**Task goal:**
Throughout the records below, find each line holding "noshare" and copy it.
--*--
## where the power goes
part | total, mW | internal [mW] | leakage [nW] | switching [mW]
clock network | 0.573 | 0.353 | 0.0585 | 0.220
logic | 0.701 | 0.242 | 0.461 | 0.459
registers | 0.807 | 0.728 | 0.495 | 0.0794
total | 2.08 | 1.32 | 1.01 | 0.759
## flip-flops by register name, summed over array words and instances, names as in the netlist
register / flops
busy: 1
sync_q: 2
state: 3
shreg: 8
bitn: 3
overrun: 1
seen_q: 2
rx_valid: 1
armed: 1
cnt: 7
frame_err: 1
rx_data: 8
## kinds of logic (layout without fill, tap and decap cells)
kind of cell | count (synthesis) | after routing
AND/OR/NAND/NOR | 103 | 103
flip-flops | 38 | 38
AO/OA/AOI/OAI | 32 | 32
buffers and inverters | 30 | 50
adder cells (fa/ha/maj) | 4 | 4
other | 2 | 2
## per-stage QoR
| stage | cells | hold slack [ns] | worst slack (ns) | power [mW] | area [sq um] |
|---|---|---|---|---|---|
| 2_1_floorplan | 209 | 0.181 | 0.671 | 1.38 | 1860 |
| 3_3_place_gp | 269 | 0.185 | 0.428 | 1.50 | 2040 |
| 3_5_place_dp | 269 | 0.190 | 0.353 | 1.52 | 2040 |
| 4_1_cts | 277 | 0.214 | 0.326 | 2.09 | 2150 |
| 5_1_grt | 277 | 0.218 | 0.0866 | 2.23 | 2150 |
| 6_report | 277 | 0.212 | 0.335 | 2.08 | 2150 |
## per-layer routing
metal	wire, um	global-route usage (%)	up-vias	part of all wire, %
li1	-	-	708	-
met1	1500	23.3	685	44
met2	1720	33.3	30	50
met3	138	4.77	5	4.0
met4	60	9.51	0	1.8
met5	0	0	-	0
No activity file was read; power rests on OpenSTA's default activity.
===== src/rtl/flash_stream_loader.sv =====
// SPI-flash streamer: issues READ (0x03) at a slot base address and packs the
// returned bytes little-endian into DATA_BYTES-wide words behind a ready/valid register.
module flash_stream_loader #(
  parameter logic [23:0] BASE_ADDR  = 24'h400000,
  parameter int          SLOT_BITS  = 4,
  parameter int          SLOT_SHIFT = 18,
  parameter int          LEN_BITS   = 22,
  parameter int          DATA_BYTES = 1,
  parameter int          CLK_DIV    = 2,
  parameter int          CS_GAP     = 4
) (
  input  logic                    i_clock,
  input  logic                    i_reset,
  input  logic                    i_start,
  input  logic [SLOT_BITS-1:0]    i_slot,
  input  logic [LEN_BITS-1:0]     i_length,
  output logic                    o_busy,
  output logic                    o_done,
  output logic                    o_flash_csn,
  output logic                    o_flash_sck,
  output logic                    o_flash_mosi,
  input  logic                    i_flash_miso,
  output logic [8*DATA_BYTES-1:0] o_out_data,
  output logic [LEN_BITS-1:0]     o_out_addr,
  output logic                    o_out_valid,
  input  logic                    i_out_ready,
  output logic                    o_out_last
);
  localparam int WW   = 8 * DATA_BYTES;
  localparam int DIVW = (CLK_DIV > 1) ? $clog2(CLK_DIV) : 1;
  localparam int GAPW = $clog2(CS_GAP + 1);
  localparam int BIW  = (DATA_BYTES > 1) ? $clog2(DATA_BYTES) : 1;

  typedef enum logic [2:0] {S_IDLE, S_GAP, S_CMD, S_ADDR, S_DATA, S_HOLD, S_FINISH} state_t;
  state_t r_state, w_state_nx;

  logic                 r_busy, r_done, r_csn, r_sck;
  logic [DIVW-1:0]      r_div;
  logic [GAPW-1:0]      r_gap;
  logic [4:0]           r_bitcnt;
  logic [31:0]          r_sh_out;
  logic [7:0]           r_sh_in;
  logic [SLOT_BITS-1:0] r_slot;
  logic [LEN_BITS-1:0]  r_left, r_waddr, r_out_addr;
  logic [BIW-1:0]       r_bidx;
  logic [WW-1:0]        r_word, r_out_data;
  logic                 r_pend, r_pend_last, r_out_valid, r_out_last;

  logic w_run, w_tick, w_rise, w_fall, w_gap_end, w_cmd_end, w_addr_end, w_byte_end;
  logic w_last_byte, w_word_done, w_free, w_load_now, w_load_pend;
  logic [23:0]   w_faddr;
  logic [31:0]   w_hdr;
  logic [WW-1:0] w_word_val;

  assign w_run       = (r_state == S_CMD) || (r_state == S_ADDR) || (r_state == S_DATA);
  assign w_tick      = (r_div == DIVW'(CLK_DIV - 1));
  assign w_rise      = w_run && w_tick && !r_sck;
  assign w_fall      = w_run && w_tick && r_sck;
  assign w_gap_end   = (r_state == S_GAP) && (r_gap == GAPW'(CS_GAP - 1));
  assign w_cmd_end   = (r_state == S_CMD) && w_fall && (r_bitcnt == 5'd7);
  assign w_addr_end  = (r_state == S_ADDR) && w_fall && (r_bitcnt == 5'd23);
  assign w_byte_end  = (r_state == S_DATA) && w_fall && (r_bitcnt == 5'd7);
  assign w_last_byte = (r_left == LEN_BITS'(1));
  assign w_word_done = w_byte_end && (w_last_byte || (r_bidx == BIW'(DATA_BYTES - 1)));
  assign w_free      = !r_out_valid || i_out_ready;
  assign w_load_now  = w_word_done && w_free;
  assign w_load_pend = r_pend && w_free;
  assign w_faddr     = BASE_ADDR + (24'(r_slot) << SLOT_SHIFT);
  assign w_hdr       = {8'h03, w_faddr};
  assign w_word_val  = r_word | (WW'(r_sh_in) << {r_bidx, 3'b000});

  always_comb begin
    w_state_nx = r_state;
    case (r_state)
      S_IDLE:   if (i_start) w_state_nx = (i_length == '0) ? S_FINISH : S_GAP;
      S_GAP:    if (w_gap_end) w_state_nx = S_CMD;
      S_CMD:    if (w_cmd_end) w_state_nx = S_ADDR;
      S_ADDR:   if (w_addr_end) w_state_nx = S_DATA;
      S_DATA: begin
        // a completed word that cannot be stored parks the bus on a byte boundary
        if (w_byte_end) begin
          if (w_last_byte)                 w_state_nx = S_FINISH;
          else if (w_word_done && !w_free) w_state_nx = S_HOLD;
        end
      end
      S_HOLD:   if (w_free) w_state_nx = S_DATA;
      S_FINISH: if (!r_pend && w_free) w_state_nx = S_IDLE;
      default:  w_state_nx = S_IDLE;
    endcase
  end

  always_ff @(posedge i_clock) begin
    if (i_reset) begin
      r_state     <= S_IDLE;
      r_busy      <= 1'b0;
      r_done      <= 1'b0;
      r_csn       <= 1'b1;
      r_sck       <= 1'b0;
      r_div       <= '0;
      r_gap       <= '0;
      r_bitcnt    <= '0;
      r_sh_out    <= '0;
      r_sh_in     <= '0;
      r_slot      <= '0;
      r_left      <= '0;
      r_bidx      <= '0;
      r_word      <= '0;
      r_waddr     <= '0;
      r_pend      <= 1'b0;
      r_pend_last <= 1'b0;
      r_out_valid <= 1'b0;
      r_out_last  <= 1'b0;
      r_out_data  <= '0;
      r_out_addr  <= '0;
    end else begin
      r_state <= w_state_nx;
      r_done  <= 1'b0;
      r_csn   <= !(w_state_nx inside {S_CMD, S_ADDR, S_DATA, S_HOLD});
      r_gap   <= (r_state == S_GAP) ? r_gap + GAPW'(1) : '0;

      if ((r_state == S_IDLE) && i_start) begin
        r_busy  <= 1'b1;
        r_slot  <= i_slot;
        r_left  <= i_length;
        r_bidx  <= '0;
        r_word  <= '0;
        r_waddr <= '0;
        r_pend  <= 1'b0;
      end
      if ((r_state == S_FINISH) && (w_state_nx == S_IDLE)) begin
        r_busy <= 1'b0;
        r_done <= 1'b1;
      end

      // csn drops with sck low, so the first rise is a full half-period later
      if (w_gap_end) begin
        r_sh_out <= w_hdr;
        r_bitcnt <= '0;
        r_div    <= '0;
        r_sck    <= 1'b0;
      end else if (w_run) begin
        r_div <= w_tick ? '0 : r_div + DIVW'(1);
        if (w_rise) begin
          r_sck   <= 1'b1;
          r_sh_in <= {r_sh_in[6:0], i_flash_miso};
        end
        if (w_fall) begin
          r_sck    <= 1'b0;
          r_sh_out <= {r_sh_out[30:0], 1'b0};
          r_bitcnt <= (w_cmd_end || w_addr_end || w_byte_end) ? '0 : r_bitcnt + 5'd1;
        end
      end else begin
        r_div <= '0;
        r_sck <= 1'b0;
      end

      if (w_byte_end) begin
        r_left <= r_left - LEN_BITS'(1);
        if (w_word_done) begin
          r_bidx      <= '0;
          r_word      <= w_free ? '0 : w_word_val;
          r_pend      <= !w_free;
          r_pend_last <= w_last_byte;
        end else begin
          r_bidx <= r_bidx + BIW'(1);
          r_word <= w_word_val;
        end
      end

      if (w_load_pend) begin
        r_pend <= 1'b0;
        r_word <= '0;
      end
      if (w_load_now || w_load_pend) begin
        r_out_valid <= 1'b1;
        r_out_data  <= w_load_now ? w_word_val : r_word;
        r_out_last  <= w_load_now ? w_last_byte : r_pend_last;
        r_out_addr  <= r_waddr;
        r_waddr     <= r_waddr + LEN_BITS'(DATA_BYTES);
      end else if (r_out_valid && i_out_ready) begin
        r_out_valid <= 1'b0;
      end
    end
  end

  assign o_busy       = r_busy;
  assign o_done       = r_done;
  assign o_flash_csn  = r_csn;
  assign o_flash_sck  = r_sck;
  assign o_flash_mosi = r_sh_out[31];
  assign o_out_data   = r_out_data;
  assign o_out_addr   = r_out_addr;
  assign o_out_valid  = r_out_valid;
  assign o_out_last   = r_out_last;
endmodule


===== config.mk =====
export PLATFORM = sky130hd
export DESIGN_NAME = flash_stream_loader
export DESIGN_NICKNAME = d
export VERILOG_FILES = /design/src/rtl/flash_stream_loader.sv
export SDC_FILE = /design/constraint.sdc
export NUM_CORES = 1
export LEC_CHECK = 0
export ABC_AREA = 1
export CAP_MARGIN = 40
export CORE_UTILIZATION = 61
export DETAILED_ROUTE_END_ITERATION = 6
export GPL_TIMING_DRIVEN = 0
export PLACE_DENSITY = 0.85
export SKIP_LAST_GASP = 1
export SLEW_MARGIN = 20
export SYNTH_ARGS = -nofsm -noshare
export SYNTH_HDL_FRONTEND = slang
export SYNTH_SLANG_ARGS = --single-unit

===== constraint.sdc =====
create_clock -name i_clock -period 3 [get_ports i_clock]
set_input_delay 0.6 -clock i_clock [delete_from_list [all_inputs] [get_ports i_clock]]
set_output_delay 0.6 -clock i_clock [all_outputs]
set_load 0.02 [all_outputs]

==> flow_metrics.tcl, run 1 <==
set metrics [dict create \
    status "finished, final reports clean" \
    synth_top_cell_by_area "dfxtp_1" \
    cp-start-kind "register" \
    postSynthCellCount 985 \
    num_antenna_cells 0 \
    syn_avg_cell_area_sq_um 6.621 \
    dieArea_sq_um 11110 \
    critPathTopFamily "buffers and inverters" \
    finClkSkew_ns 0.008156 \
    yosysTopAreaCellShare_pct 39.60 \
    synth_flop_cell "dfxtp_1" \
    maxSlewViolCount 0 \
    crit_type "reg2out" \
    dp_slack_ns 0.3478 \
    syn_to_final_growth_pct 21.74 \
    synth_edf_count 0 \
    max_freq_mhz 448.3 \
    finalWirelength_mm 17.37 \
    placed_cell_area_sq_um 7362 \
    ios 68 \
    final-hold-violation-count 0 \
    slowest_stage "clkdlybuf4s50_1" \
    core-area_sq_um 10320 \
    pwr-share-clk_pct 49.0 \
    portBuffers 67 \
    ys_warn_count 0 \
    cp-end-kind "primary output" \
    synthTopCellsByArea "dfxtp_1, nand2_1, nor2_1" \
    ys_ff_latch 129 \
    cts_sinks 129 \
    cts_tree "done" \
    crit_chain "clkdlybuf4s50_1" \
    crit_fanout 5 \
    final_nets 1108 \
    die_w_um 105.4 \
    vias 6678 \
    cts_root_buf "clkbuf_8" \
    p_switching_mw 0.9875 \
    period_needed_ns 2.231 \
    wl_met1_mm 7.566 \
    drive_gt1_share_pct 7.024 \
    worstSkewPairLatency_ns 0.54 \
    grt_pass1_wl_mm 28.58 \
    wl_met3_mm 1.327 \
    firstDrtPassIters 5 \
    ys_top_cells_by_count "nand2_1, nor2_1, dfxtp_1, inv_1, a21oi_1" \
    max_stage_delay_ns 0.65 \
    ys_seq_area_share_pct 39.60 \
    synth_most_common_cell "nand2_1" \
    setup_viol 0 \
    cts_max_level 4 \
    required_ns 2.40 \
    gp_congestion 0.9242 \
    setup_slack_ns 0.7693 \
    whs_ns 0.4336 \
    tightest_slew_ns 0.6986 \
    clk_pin_slew_ns 0.06 \
    cp.buffers_inverters 1 \
    netlist_area_sq_um 6521 \
    cp.arrival_ns 1.63 \
    grt_max_degree 17 \
    final_util_pct 76.90 \
    cts_buffers 17 \
    slew_headroom_pct 53.25 \
    dp_hpwl_mm 12.05 \
    final_cell_count_no_fill 1218 \
    die_h_um 105.4 \
    antenna_found_initial 0 \
    wl_per_cell_um 14.26 \
    rsz0062_at_grt "false" \
    num_rows 37 \
    gr-total-overflow 0 \
    ant_nets 0 \
    cts_setup_buffers 0 \
    power_density_nw_per_um2 527.1 \
    finalSetupTns_ns 0 \
    share_seq_of_total_power_pct 42.3 \
    leakage_nw 3.316 \
    placedCellCount 1188 \
    p_int_mw 3.197 \
    grt_usage_pct 32.75 \
    start_util_pct 63.17 \
    p_sw_share_pct 23.60 \
    drcViolationCount 0 \
    hold_buffers 0 \
    power_mw 4.185 \
    ys_async_sr_fraction_pct 0 \
    pwr-share-comb_pct 8.7 \
    fin_area_sq_um 7939 \
    synthDistinctLibCells 32 \
    period_share_pct 74.36 \
    drv_cap 0 \
    syn_nets 1022 \
    cts_resized 0 \
    wl_met2_mm 7.987 \
    drt_iter0_drc 660 \
    clock_path_buffers 2 \
    ir_drop_mv 0.4816 \
    top_layer "met4" \
    grt_pass1_vias 6174 \
    viasPerCell 5.483 \
    min_path_type "reg2reg" \
    fillers 808 \
]
layer usage:
layer | track usage (%) | vias up
li1 | - | 3354
met1 | 40.55 | 3010
met2 | 52.49 | 267
met3 | 8.844 | 47
met4 | 16.20 | 0
met5 | 0 | -
worst register-to-register path, delay by kind of cell, from the launching register on:
family / cells / cell delay (ns)
AND/OR/NAND/NOR: 7 / 1.16
adder cells (fa/ha/maj): 1 / 0.20
buffers and inverters: 1 / 0.08
flip-flops: 1 / 0.37
AO/OA/AOI/OAI: 1 / 0.13
logic make-up (layout without fill, tap and decap cells):
group                      after synthesis  count (layout)  share of synthesized area [%]
and+or+nand+nor                        540             540                          35.23
AOI/OAI and AO/OA                      157             157                          12.61
buffers and inverters                  133             230                          8.730
DFF                                    129             129                          39.60
xor gates and xnor gates                20              20                          2.686
adders and majority gates                6               6                          1.151
final timing paths:
path / slack (ns) / endpoint / cells after the start / startpoint
setup reg to reg: 0.94 / r_word[3] / 10 / r_bitcnt[0]
hold / removal: 0.43 / r_gap[0] / 1 / r_gap[0]
setup / recovery: 0.77 / o_flash_sck / 1 / o_flash_sck
hold reg to reg: 0.43 / r_gap[0] / 1 / r_gap[0]
cells in the final DEF, fill, tap and decap left out, types with 2 or more instances in the layout:
master and count:
xor2_1 10, o211ai_1 3, clkdlybuf4s50_1 67, buf_1 2, clkbuf_1 21, bufinv_16 3, nand3_1 58, buf_2 14
or2_2 4, buf_6 5, o21bai_1 8, nand2_1 260, clkbuf_8 4, ha_1 6, inv_2 10, buf_4 4
clkbuf_16 16, dfxtp_1 129, xnor2_1 10, nor2_2 4, a21oi_1 81, nor2_1 155, a31oi_1 4, o21ai_0 60
nand3_2 3, nor2_4 3, inv_1 82, nand3b_1 2, nand4_1 33, nand2_2 2, nor3_1 12
registers in the layout (all words and copies together) (netlist names):
name	count
o_busy	1
o_done	1
o_flash_csn	1
o_flash_sck	1
o_out_addr	22
o_out_data	8
o_out_last	1
o_out_valid	1
r_bidx	1
r_bitcnt	5
r_div	1
r_gap	3
r_left	22
r_pend	1
r_pend_last	1
r_sh_in	8
r_sh_out	14
r_slot	4
r_state	3
r_waddr	22
r_word	8
power groups by stage:
| stage | logic, mW | registers (mW) | clock network (mW) |
|---|---|---|---|
| CTS | 0.358 | 1.77 | 2.06 |
| global route | 0.406 | 1.77 | 2.14 |
| detailed placement | 0.352 | 1.80 | 0 |
| floorplan | 0.235 | 1.80 | 0 |
| finish | 0.364 | 1.77 | 2.05 |
| global placement | 0.346 | 1.80 | 0 |
cell type report:
cell class | count | area (sq um) | area share, %
well taps | 136 | 170.2 | 2.143
inverters | 92 | 345.3 | 4.350
clock inverters | 5 | 102.6 | 1.292
plain buffers | 41 | 224.0 | 2.821
repair buffers | 67 | 670.6 | 8.448
flip-flops and latches | 129 | 2582 | 32.53
clock buffers | 25 | 474.2 | 5.973
multi-input cells | 723 | 3369 | 42.44
Power figures use the tool's default switching activity.
==> inputs of run 2 (changes only) <==
--- a/config.mk
+++ b/config.mk
@@ -7,10 +7,10 @@
 export LEC_CHECK = 0
 export ABC_AREA = 1
 export CAP_MARGIN = 40
-export CORE_UTILIZATION = 61
+export CORE_UTILIZATION = 57
 export DETAILED_ROUTE_END_ITERATION = 6
 export GPL_TIMING_DRIVEN = 0
-export PLACE_DENSITY = 0.85
+export PLACE_DENSITY = 0.8
 export SKIP_LAST_GASP = 1
 export SLEW_MARGIN = 20
 export SYNTH_ARGS = -nofsm -noshare
==> constraint.sdc (replaced) <==
create_clock -name i_clock -period 2.3 [get_ports i_clock]
set_input_delay 0.46 -clock i_clock [delete_from_list [all_inputs] [get_ports i_clock]]
set_output_delay 0.46 -clock i_clock [all_outputs]
set_load 0.02 [all_outputs]
==> run 2 against run 1 <==
  * Global-route usage shrank 2.1 points
  * Count of clock-buffer cells in the layout shrank 2
  * Wire length shrank 1.8%
  * Die area grew 6.9%
  * Design area is essentially flat
  * Utilization shrank 4.7 points
  * Critical path type is now reg2reg
  * Critical endpoint is now r_word[4]
  * Largest cell class unchanged
==> flow_metrics.tcl, run 2 (synthesized netlist as in run 1, its figures left out) <==
set metrics [dict create \
    status "finished, final reports clean" \
    placedCellCount 1192 \
    min_path_type "reg2reg" \
    wl_per_cell_um 13.94 \
    vias 6630 \
    grt_pass1_vias 6040 \
    cts_resized 0 \
    max_freq_mhz 482.8 \
    mostFrequentLayoutCell "nand2_1" \
    tightest_slew_ns 0.7057 \
    finClkSkew_ns 0.01329 \
    grt_usage_pct 30.61 \
    power_density_nw_per_um2 674.7 \
    multi_input_area_sq_um 3369 \
    fillers 914 \
    die_w_um 109.0 \
    finalWirelength_mm 17.06 \
    dp_hpwl_mm 12.13 \
    crit_type "reg2reg" \
    setup_viol 0 \
    period_needed_ns 2.071 \
    drive_gt1_share_pct 7.472 \
    final_nets 1108 \
    syn_to_final_growth_pct 21.68 \
    clock_path_buffers 2 \
    worstSkewPairLatency_ns 0.43 \
    layout_common_cells "nand2_1, nor2_1, dfxtp_1, inv_1, a21oi_1" \
    grt_pass1_wl_mm 27.83 \
    grt_max_degree 17 \
    gp_congestion 0.9517 \
    num_antenna_cells 0 \
    dp_slack_ns -0.1785 \
    core-area_sq_um 10980 \
    dieArea_sq_um 11870 \
    drcViolationCount 0 \
    setup_slack_ns 0.2286 \
    die_h_um 109.0 \
    final_cell_count_no_fill 1224 \
    crit_chain "ha_1 -> nand3_1 -> nor2_2 -> nand2_1 -> nor2_4 -> nand2_1 -> inv_2 -> nand2_1 -> nand2_1 -> a21oi_1" \
    start_util_pct 59.38 \
    cp.arrival_ns 2.36 \
    crit_fanout 8 \
    portBuffers 67 \
    cp_common_cell "nand2_1" \
    viasPerCell 5.417 \
    cts_setup_buffers 0 \
    ir_drop_mv 0.8503 \
    gr-total-overflow 0 \
    ios 68 \
    antenna_found_initial 0 \
    rsz0062_at_grt "false" \
    cts_root_buf "clkbuf_16" \
    ant_nets 0 \
    cp-end-kind "register" \
    clk_pin_slew_ns 0.05 \
    hold_buffers 0 \
    slowest_stage "dfxtp_1" \
    num_rows 38 \
    drv_cap 0 \
    cp-start-kind "register" \
    required_ns 2.59 \
    firstDrtPassIters 5 \
    power_mw 5.354 \
    final-hold-violation-count 0 \
    cts_sinks 129 \
    cts_buffers 17 \
    cts_max_level 4 \
    slew_headroom_pct 52.78 \
    max_stage_delay_ns 0.37 \
    whs_ns 0.4182 \
    maxSlewViolCount 0 \
    cts_tree "done" \
    final_util_pct 72.25 \
    drt_iter0_drc 590 \
    regArea_sq_um 2582 \
    leakage_nw 3.321 \
    period_share_pct 90.06 \
]
==> run 2: cell type report <==
class	count	share of cell area, %
timing repair buffer	67	8.452
sequential	129	32.54
buffer	41	2.822
clock buffer	23	6.149
inverter	92	4.352
clock inverter	9	1.009
multi-input combinational	723	42.46
tap	140	2.208
==> run 2: worst max-delay path, delay by kind of cell (launching register included) <==
family | cells | cell delay [ns]
compound gates | 1 | 0.11
simple gates | 7 | 1.16
buf+inv | 1 | 0.08
fa+ha+maj | 1 | 0.20
flops | 1 | 0.37
==> run 2: per-stage QoR <==
step | setup TNS (ns) | instance area [sq um]
global placement | -5.445 | 7367
global route | 0 | 7935
detailed placement | -6.397 | 7367
floorplan | 0 | 6521
finish | 0 | 7935
CTS | 0 | 7935
==> run 2: report_power, final <==
part	switching, mW	leakage [nW]	internal (mW)
combinational	0.302	1.99	0.174
sequential	0.0335	1.04	2.27
clock	0.979	0.283	1.59
total	1.31	3.32	4.04
==> run 2: layer usage <==
metal	part of all wire (%)	track usage, %	vias up
li1	-	-	3352
met2	45	48.47	264
met4	2.0	13.13	0
met1	44	39.06	2985
met5	0	0	-
met3	8.9	8.249	29
==> run 2: path summary, 6_finish.rpt <==
path	startpoint	end	slack [ns]	depth (start not counted)
max	r_bitcnt[0]	r_word[4]	0.23	10
min	r_gap[0]	r_gap[0]	0.42	1
max reg2reg	r_bitcnt[0]	r_word[4]	0.23	10
min reg2reg	r_gap[0]	r_gap[0]	0.42	1
==> inputs of run 3 (changes only) <==
==> constraint.sdc (replaced) <==
create_clock -name i_clock -period 1.95 [get_ports i_clock]
set_input_delay 0.39 -clock i_clock [delete_from_list [all_inputs] [get_ports i_clock]]
set_output_delay 0.39 -clock i_clock [all_outputs]
set_load 0.02 [all_outputs]
==> run 3 against run 2 <==
  * Flip-flop and latch count stayed put
  * First-iteration DRC count grew 7.6%
  * Hold slack hardly changed
  * Worst setup slack worse by 0.12 ns
  * Critical path depth is 1 higher
  * Wire length is 1.6% higher
  * Sequential share of layout area fell by 0.30 points
  * Sequential power up 18%
  * Final cell count grew 0.16%
  * Critical endpoint is now r_left[5]
  * Highest routed layer unchanged
==> flow_metrics.tcl, run 3 (synthesized netlist as in run 1, its figures left out) <==
set metrics [dict create \
    antenna_found_initial 0 \
    gp_congestion 0.9517 \
    portBuffers 67 \
    maxSlewViolCount 0 \
    cts_buffers 17 \
    cts_tree "done" \
    grt_pass1_vias 6055 \
    start_util_pct 59.38 \
    cts_root_buf "clkbuf_16" \
    slowest_stage "dfxtp_1" \
    max_stage_delay_ns 0.35 \
    finClkSkew_ns 0.007851 \
    grt_pass1_wl_mm 27.89 \
    leakage_nw 3.364 \
    power_mw 6.335 \
    ios 68 \
    layout_common_cells "nand2_1, nor2_1, dfxtp_1, a21oi_1, inv_1" \
    period_needed_ns 1.846 \
    hold_buffers 0 \
    final-hold-violation-count 0 \
    drt_iter0_drc 635 \
    required_ns 2.32 \
    syn_to_final_growth_pct 22.87 \
    mostFrequentLayoutCell "nand2_1" \
    period_share_pct 94.67 \
    cp-start-kind "register" \
    grt_max_degree 17 \
    tightest_slew_ns 0.6169 \
    drcViolationCount 0 \
    crit_type "reg2reg" \
    status "finished, final reports clean" \
    pwr-share-clk_pct 48.1 \
    dp_slack_ns -0.4585 \
    die_w_um 109.0 \
    wl_per_cell_um 14.14 \
    firstDrtPassIters 5 \
    drive_gt1_share_pct 9.024 \
    gr-total-overflow 0 \
    die_h_um 109.0 \
    clock_path_buffers 2 \
    vias 6647 \
    crit_fanout 10 \
    core-area_sq_um 10980 \
    dieArea_sq_um 11870 \
    share_seq_of_total_power_pct 42.9 \
    p_switching_mw 1.568 \
    setup_slack_ns 0.1039 \
    slew_headroom_pct 58.88 \
    cp.arrival_ns 2.22 \
    dp_hpwl_mm 12.13 \
    crit_chain "ha_1 -> nand3_1 -> nor2_4 -> inv_2 -> nor2_4 -> buf_4 -> buf_2 -> o21ai_0 -> nand3_1 -> nand2_1 -> inv_1" \
    p_sw_share_pct 24.75 \
    whs_ns 0.4182 \
    ir_drop_mv 1.003 \
    max_freq_mhz 541.7 \
    finalWirelength_mm 17.34 \
    min_path_type "reg2reg" \
    p_int_mw 4.767 \
    grt_usage_pct 30.68 \
    finalSetupTns_ns 0 \
    num_rows 38 \
    pwr-share-comb_pct 8.9 \
    placed_cell_area_sq_um 7367 \
    fin_area_sq_um 8013 \
    cp-end-kind "register" \
    clk_pin_slew_ns 0.06 \
    cts_max_level 4 \
    worstSkewPairLatency_ns 0.43 \
    drv_cap 0 \
    setup_viol 0 \
    num_antenna_cells 0 \
    power_density_nw_per_um2 790.6 \
    cts_sinks 129 \
    ant_nets 0 \
    final_nets 1110 \
    rsz0062_at_grt "true" \
    viasPerCell 5.422 \
]
==> run 3: cell count changes in the layout (fill, tap and decap cells not counted), sizes merged <==
cell | previous run | this run
buf | 25 | 28
clkbuf | 39 | 38
clkdlybuf4s50 | 67 | 66
dlymetal6s2s | 0 | 1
--*--
**Result:**
export SYNTH_ARGS = -nofsm -noshare
 export SYNTH_ARGS = -nofsm -noshare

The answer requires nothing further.